Luis Felipe Feltrim, 48, e a mulher, Carol Wenke, 45, fundaram, em Lisboa, a CW Design & Reformas. Casados desde 2005, os dois têm duas filhas, Maria Fernanda e a Maria Clara. Carol formou-se, no Brasil, em odontologia e Luís, em economia. O tempo passou, Carol se especializou em design e graduou-se em arquitetura. Ao desembarcarem em Portugal, em 2018, a experiência acumulada por ela nessas áreas ao longo de 15 anos foi decisiva para que, um ano depois, abrissem a empresa que recebeu investimentos de 30 mil euros (R$ 180 mil).
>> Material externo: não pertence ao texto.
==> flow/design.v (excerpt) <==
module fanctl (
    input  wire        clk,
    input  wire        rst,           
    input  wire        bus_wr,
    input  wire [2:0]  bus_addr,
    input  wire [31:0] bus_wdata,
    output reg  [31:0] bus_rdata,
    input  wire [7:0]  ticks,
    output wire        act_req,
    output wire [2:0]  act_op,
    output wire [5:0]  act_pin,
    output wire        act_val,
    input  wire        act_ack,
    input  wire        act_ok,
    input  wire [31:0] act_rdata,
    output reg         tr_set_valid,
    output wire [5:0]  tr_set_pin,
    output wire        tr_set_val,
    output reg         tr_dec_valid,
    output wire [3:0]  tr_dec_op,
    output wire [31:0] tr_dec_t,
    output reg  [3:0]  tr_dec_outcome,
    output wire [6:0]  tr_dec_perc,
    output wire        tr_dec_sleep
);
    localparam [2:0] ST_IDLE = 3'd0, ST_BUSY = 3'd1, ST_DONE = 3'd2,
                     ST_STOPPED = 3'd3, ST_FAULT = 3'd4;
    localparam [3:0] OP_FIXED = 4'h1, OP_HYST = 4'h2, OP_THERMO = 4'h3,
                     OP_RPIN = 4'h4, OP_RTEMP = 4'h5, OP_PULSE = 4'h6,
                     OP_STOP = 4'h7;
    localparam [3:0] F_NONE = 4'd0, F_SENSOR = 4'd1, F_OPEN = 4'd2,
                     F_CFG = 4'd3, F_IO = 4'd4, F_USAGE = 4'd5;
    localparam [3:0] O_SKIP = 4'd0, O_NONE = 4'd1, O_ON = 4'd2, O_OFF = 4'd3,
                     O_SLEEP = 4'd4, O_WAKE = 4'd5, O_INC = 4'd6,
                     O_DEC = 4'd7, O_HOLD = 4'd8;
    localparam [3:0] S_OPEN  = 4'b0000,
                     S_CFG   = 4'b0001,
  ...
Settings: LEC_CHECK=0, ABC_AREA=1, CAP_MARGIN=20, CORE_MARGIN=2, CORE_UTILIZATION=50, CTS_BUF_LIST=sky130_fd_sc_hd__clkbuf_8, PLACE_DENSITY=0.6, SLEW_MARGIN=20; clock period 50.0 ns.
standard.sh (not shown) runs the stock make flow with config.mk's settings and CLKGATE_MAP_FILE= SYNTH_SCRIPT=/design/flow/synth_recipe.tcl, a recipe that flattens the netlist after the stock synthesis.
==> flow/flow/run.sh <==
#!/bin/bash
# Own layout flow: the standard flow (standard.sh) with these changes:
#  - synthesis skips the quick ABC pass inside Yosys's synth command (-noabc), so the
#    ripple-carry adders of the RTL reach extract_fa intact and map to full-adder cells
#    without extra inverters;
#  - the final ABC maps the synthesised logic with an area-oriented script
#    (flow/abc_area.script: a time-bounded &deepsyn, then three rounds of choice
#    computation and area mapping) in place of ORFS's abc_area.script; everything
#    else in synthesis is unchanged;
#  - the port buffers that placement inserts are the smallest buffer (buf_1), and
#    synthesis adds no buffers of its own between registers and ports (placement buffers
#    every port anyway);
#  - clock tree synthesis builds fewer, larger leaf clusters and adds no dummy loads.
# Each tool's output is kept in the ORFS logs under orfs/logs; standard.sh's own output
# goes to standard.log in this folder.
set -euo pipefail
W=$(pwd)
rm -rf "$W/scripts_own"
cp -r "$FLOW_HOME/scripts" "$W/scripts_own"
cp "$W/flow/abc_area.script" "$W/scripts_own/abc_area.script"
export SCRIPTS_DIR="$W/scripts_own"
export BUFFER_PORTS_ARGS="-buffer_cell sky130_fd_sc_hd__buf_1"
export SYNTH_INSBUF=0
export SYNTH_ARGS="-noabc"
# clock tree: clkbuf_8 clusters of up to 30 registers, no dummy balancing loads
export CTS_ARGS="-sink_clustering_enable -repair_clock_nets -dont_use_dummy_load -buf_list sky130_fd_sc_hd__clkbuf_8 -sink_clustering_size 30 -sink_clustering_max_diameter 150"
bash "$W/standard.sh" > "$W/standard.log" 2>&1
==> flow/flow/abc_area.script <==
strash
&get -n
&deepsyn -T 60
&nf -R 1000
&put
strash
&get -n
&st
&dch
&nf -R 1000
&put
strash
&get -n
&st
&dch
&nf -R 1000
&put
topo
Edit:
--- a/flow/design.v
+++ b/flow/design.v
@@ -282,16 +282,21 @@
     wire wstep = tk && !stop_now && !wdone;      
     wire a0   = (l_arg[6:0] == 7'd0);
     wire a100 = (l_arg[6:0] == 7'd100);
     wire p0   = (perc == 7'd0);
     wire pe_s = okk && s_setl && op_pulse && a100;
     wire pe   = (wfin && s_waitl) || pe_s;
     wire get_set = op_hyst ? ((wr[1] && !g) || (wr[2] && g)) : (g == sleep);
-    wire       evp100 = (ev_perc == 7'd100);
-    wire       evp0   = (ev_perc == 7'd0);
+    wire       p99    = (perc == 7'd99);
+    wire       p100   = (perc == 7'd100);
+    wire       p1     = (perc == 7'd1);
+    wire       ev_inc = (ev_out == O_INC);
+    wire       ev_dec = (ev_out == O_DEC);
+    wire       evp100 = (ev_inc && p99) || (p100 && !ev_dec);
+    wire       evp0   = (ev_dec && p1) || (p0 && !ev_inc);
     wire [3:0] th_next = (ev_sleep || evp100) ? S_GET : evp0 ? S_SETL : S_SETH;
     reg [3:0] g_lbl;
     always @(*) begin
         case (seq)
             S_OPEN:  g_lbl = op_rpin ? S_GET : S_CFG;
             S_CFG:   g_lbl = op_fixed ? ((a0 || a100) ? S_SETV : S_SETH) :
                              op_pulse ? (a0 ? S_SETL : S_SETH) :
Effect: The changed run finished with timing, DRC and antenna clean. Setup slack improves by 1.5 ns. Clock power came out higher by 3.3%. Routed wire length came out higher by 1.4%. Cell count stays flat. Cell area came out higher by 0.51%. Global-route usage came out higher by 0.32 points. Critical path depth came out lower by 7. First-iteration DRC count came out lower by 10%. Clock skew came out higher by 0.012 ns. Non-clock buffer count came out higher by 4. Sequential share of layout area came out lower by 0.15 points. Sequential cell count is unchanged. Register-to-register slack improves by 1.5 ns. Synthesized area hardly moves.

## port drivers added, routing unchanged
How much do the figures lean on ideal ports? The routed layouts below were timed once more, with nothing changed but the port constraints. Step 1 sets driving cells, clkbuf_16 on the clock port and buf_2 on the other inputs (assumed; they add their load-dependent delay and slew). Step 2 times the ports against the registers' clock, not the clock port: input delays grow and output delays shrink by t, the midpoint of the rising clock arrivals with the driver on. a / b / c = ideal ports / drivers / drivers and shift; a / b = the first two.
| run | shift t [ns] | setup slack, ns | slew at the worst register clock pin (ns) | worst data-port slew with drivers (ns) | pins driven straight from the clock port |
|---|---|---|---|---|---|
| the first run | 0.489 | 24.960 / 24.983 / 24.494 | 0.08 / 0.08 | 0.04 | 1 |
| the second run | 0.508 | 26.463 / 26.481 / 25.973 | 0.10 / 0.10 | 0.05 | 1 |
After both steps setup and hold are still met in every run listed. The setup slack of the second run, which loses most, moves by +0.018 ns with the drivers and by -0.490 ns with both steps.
From an optimization exercise on the open Yosys and OpenROAD flow, aimed at a short achievable clock period; shortcuts taken in it are not production practice. At most, simulation tests tie the RTL to the original design; equivalence was not proved. Power and IR drop assume default switching activity.

Setup of main:
Design s6afb, start of the top module:
module s6afb (
    input  wire        clk,
    input  wire [31:0] tick,
    input  wire        init_stb,
    input  wire [3:0]  init_tag,
    input  wire        rx_stb,
    input  wire [3:0]  rx_tag,
    input  wire [7:0]  rx_data,
    input  wire        issue_stb,
    input  wire [7:0]  issue_reg,
    input  wire [15:0] issue_val,
    input  wire        drive_stb,
    input  wire        wd_stb,
    output wire        issue_busy,
    output reg         rx_arm,
    output wire        tx_stb,
    output wire [39:0] tx_data,
    output wire [15:0] acc_x,
    output wire [15:0] acc_y,
    output wire [15:0] acc_z,
    output wire [15:0] gyro_x,
    output wire [15:0] gyro_y,
    output wire [15:0] gyro_z,
    output wire [15:0] angle_x,
    output wire [15:0] angle_y,
    output wire [15:0] angle_z,
    output wire [15:0] mag_x,
    output wire [15:0] mag_y,
    output wire [15:0] mag_z,
    output wire [15:0] temp,
    output wire [15:0] volt,
    output wire [15:0] version,
    output wire [31:0] last_frame_ts,
    output wire [31:0] angle_period,
    output wire [87:0] echo
);
Size: about 4000 cells after synthesis, about 41000 sq um of cells after synthesis.
Settings: LEC_CHECK=0, CAP_MARGIN=20, CORE_MARGIN=2, CORE_UTILIZATION=40, SETUP_SLACK_MARGIN=3.5, SLEW_MARGIN=20, TNS_END_PERCENT=100; clock period 6.5 ns.
run.sh (not shown) runs the stock make flow with config.mk's settings and CLKGATE_MAP_FILE= SYNTH_SCRIPT=/design/flow/synth_recipe.tcl, a recipe that flattens the netlist after the stock synthesis.
main reached the end of the flow, and the finished layout is clean on the timing, design-rule and antenna checks.
What the feature branch does differently from main at the input level:
==> flow/flow/run.sh (new file) <==
#!/bin/bash
# The standard layout, with the port buffers made as plain buffers
# (buf_4) instead of the smallest buffer the library offers.
bash standard.sh "BUFFER_PORTS_ARGS=-buffer_cell sky130_fd_sc_hd__buf_4" finish > standard.log 2>&1
==> flow/standard.sh (new file) <==
#!/bin/bash
# synth_recipe.tcl (not shown) runs the flow's synth.tcl, then flattens the netlist and writes it again
# the make line also repeats each setting of config.mk as NAME=value (left out here)
make -C /OpenROAD-flow-scripts/flow DESIGN_CONFIG=/design/flow/config.mk WORK_HOME=/design/flow/orfs CLKGATE_MAP_FILE= SYNTH_SCRIPT=/design/flow/synth_recipe.tcl "${@:-finish}"
removed: flow/run.sh
==> run summary <==
- main closes out successfully: all stages finished, all timing, DRC and antenna checks passed.
- The feature branch did not stop at any stage, and its layout met the timing, design-rule and antenna checks.
- The overall via count from detail_route number comes out higher for main vs the feature branch.
- The fraction of power consumed by sequential logic reported for the feature branch is greater than that of main by 0.8 points.
- Diff main -> the feature branch | critical path data arrival time | decrease of 260 ps
Function was not checked in any run of this note: the RTL went through the layout flow alone.

* * *

s6afb, a different RTL version from the one above (not shown whole).
Size in the first run: ~510 I/O pins, roughly 0.040 mm2 of cells after synthesis.
export LEC_CHECK = 0
export CAP_MARGIN = 20
export CORE_MARGIN = 2
export CORE_UTILIZATION = 40
export SETUP_SLACK_MARGIN = 4.2
export SLEW_MARGIN = 20
export SYNTH_HIERARCHICAL = 1
export SYNTH_MINIMUM_KEEP_SIZE = 0
export TNS_END_PERCENT = 100
create_clock -name core_clock -period 6.5 [get_ports {clk}]
standard.sh (not shown) runs the stock make flow with config.mk's settings and CLKGATE_MAP_FILE= SYNTH_SCRIPT=/design/flow/synth_recipe.tcl, a recipe that flattens the netlist after the stock synthesis.
==> flow/flow/run.sh <==
#!/bin/bash
# The standard layout with two changes:
#  - the slow OR/AND cells (or2..or4, and3, and4 in all their forms) are added
#    to the platform's don't-use list, so mapping and repair build those
#    functions from NAND/NOR/AOI cells;
#  - the port buffers are plain buffers (buf_4) instead of the smallest
#    buffer of the library.
set -euo pipefail
PLATFORM_DONT_USE=$(sed -n '/^export DONT_USE_CELLS/,/^#/p' "$FLOW_HOME/platforms/$FLOW_PLATFORM/config.mk" \
  | grep -o 'sky130_fd_sc_hd__[a-z0-9_]*' | tr '\n' ' ')
EXTRA_DONT_USE=$(cat flow/dont_use.txt)
bash standard.sh \
  "DONT_USE_CELLS=$PLATFORM_DONT_USE $EXTRA_DONT_USE" \
  "BUFFER_PORTS_ARGS=-buffer_cell sky130_fd_sc_hd__buf_4" \
  finish > standard.log 2>&1
==> flow/flow/dont_use.txt <==
sky130_fd_sc_hd__or3_1 sky130_fd_sc_hd__or3_2 sky130_fd_sc_hd__or3_4 sky130_fd_sc_hd__or3b_1 sky130_fd_sc_hd__or3b_2 sky130_fd_sc_hd__or3b_4 sky130_fd_sc_hd__or4_1 sky130_fd_sc_hd__or4_2 sky130_fd_sc_hd__or4_4 sky130_fd_sc_hd__or4b_1 sky130_fd_sc_hd__or4b_2 sky130_fd_sc_hd__or4b_4 sky130_fd_sc_hd__or4bb_1 sky130_fd_sc_hd__or4bb_2 sky130_fd_sc_hd__or4bb_4 sky130_fd_sc_hd__a2111o_1 sky130_fd_sc_hd__a2111o_2 sky130_fd_sc_hd__a2111o_4 sky130_fd_sc_hd__a2111oi_0 sky130_fd_sc_hd__a2111oi_1 sky130_fd_sc_hd__a2111oi_2 sky130_fd_sc_hd__a2111oi_4 sky130_fd_sc_hd__a41o_1 sky130_fd_sc_hd__a41o_2 sky130_fd_sc_hd__a41o_4 sky130_fd_sc_hd__a41oi_1 sky130_fd_sc_hd__a41oi_2 sky130_fd_sc_hd__a41oi_4 sky130_fd_sc_hd__nor4_1 sky130_fd_sc_hd__nor4_2 sky130_fd_sc_hd__nor4_4 sky130_fd_sc_hd__nor4b_1 sky130_fd_sc_hd__nor4b_2 sky130_fd_sc_hd__nor4b_4 sky130_fd_sc_hd__nor4bb_1 sky130_fd_sc_hd__nor4bb_2 sky130_fd_sc_hd__nor4bb_4 sky130_fd_sc_hd__o2111a_1 sky130_fd_sc_hd__o2111a_2 sky130_fd_sc_hd__o2111a_4 sky130_fd_sc_hd__o2111ai_1 sky130_fd_sc_hd__o2111ai_2 sky130_fd_sc_hd__o2111ai_4 sky130_fd_sc_hd__o41a_1 sky130_fd_sc_hd__o41a_2 sky130_fd_sc_hd__o41a_4 sky130_fd_sc_hd__o41ai_1 sky130_fd_sc_hd__o41ai_2 sky130_fd_sc_hd__o41ai_4 
The starting point ran to the end with no violations.
Rerun with:
Settings changed: CORE_UTILIZATION 40 to 30.
Utilization is lower by 14 points.
Fmax is lower by 3.7%.
Die area is higher by 33%.
Setup slack degrades by 0.098 ns.
Rerun with:
Settings changed: CORE_UTILIZATION 30 to 40, SETUP_SLACK_MARGIN 4.2 to 4.5.
- The new run produced a clean layout
- synthesized cell count is unchanged
- power is lower by about 1.9%
- global-route usage increases by 6.1 points
- maximum frequency grows by about 4.4%
- worst setup slack improves by 0.11 ns

re-timing with driven ports:
The flow's constraints put no driver on any port. The routed layouts listed below were extracted and timed again, unchanged, in two steps.
Step 1 sets driving cells, clkbuf_16 on the clock port and buf_2 on the other inputs (assumed; they add their load-dependent delay and slew).
Step 2 adds t to the input delays and takes it off the output delays; t is the mean of the earliest and latest rising clock arrival at the registers after step 1. Input paths then give back, and output paths get back, about the clock's delay inside the block.
Slacks: ideal / step 1 / step 2; pairs: ideal / step 1.
run | t, ns | slack for setup (ns) | worst slew at a driven data input, ns
main | 0.790 | 2.515 / 2.541 / 1.751 | 0.11
the feature branch | 0.776 | 2.742 / 2.741 / 1.964 | 0.19
the first run of note 2 | 0.738 | 3.966 / 3.809 / 3.071 | 0.28
the second run of note 2 | 0.756 | 3.868 / 3.697 / 2.941 | 0.30
the third run of note 2 | 0.750 | 3.978 / 3.852 / 3.102 | 0.31
After both steps setup and hold are still met in every run listed. For the second run of note 2, which loses most, drivers alone change the setup slack by -0.171 ns; drivers and shift together by -0.927 ns.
Outro morador de Braga, o advogado carioca Bruno Gutman, 44, chegou a Portugal pouco antes da pandemia do novo coronavírus. Especializado, no Rio de Janeiro, em direito esportivo, seguiu por caminhos bem diferentes quando pisou em solo lusitano. À medida que foi se ambientando no novo país, viu uma série de oportunidades de negócios. Hoje, seus investimentos em Portugal superam 1 milhão de euros (R$ 6 milhões) na área de reciclagem, promovendo a sustentabilidade e gerando novos empregos.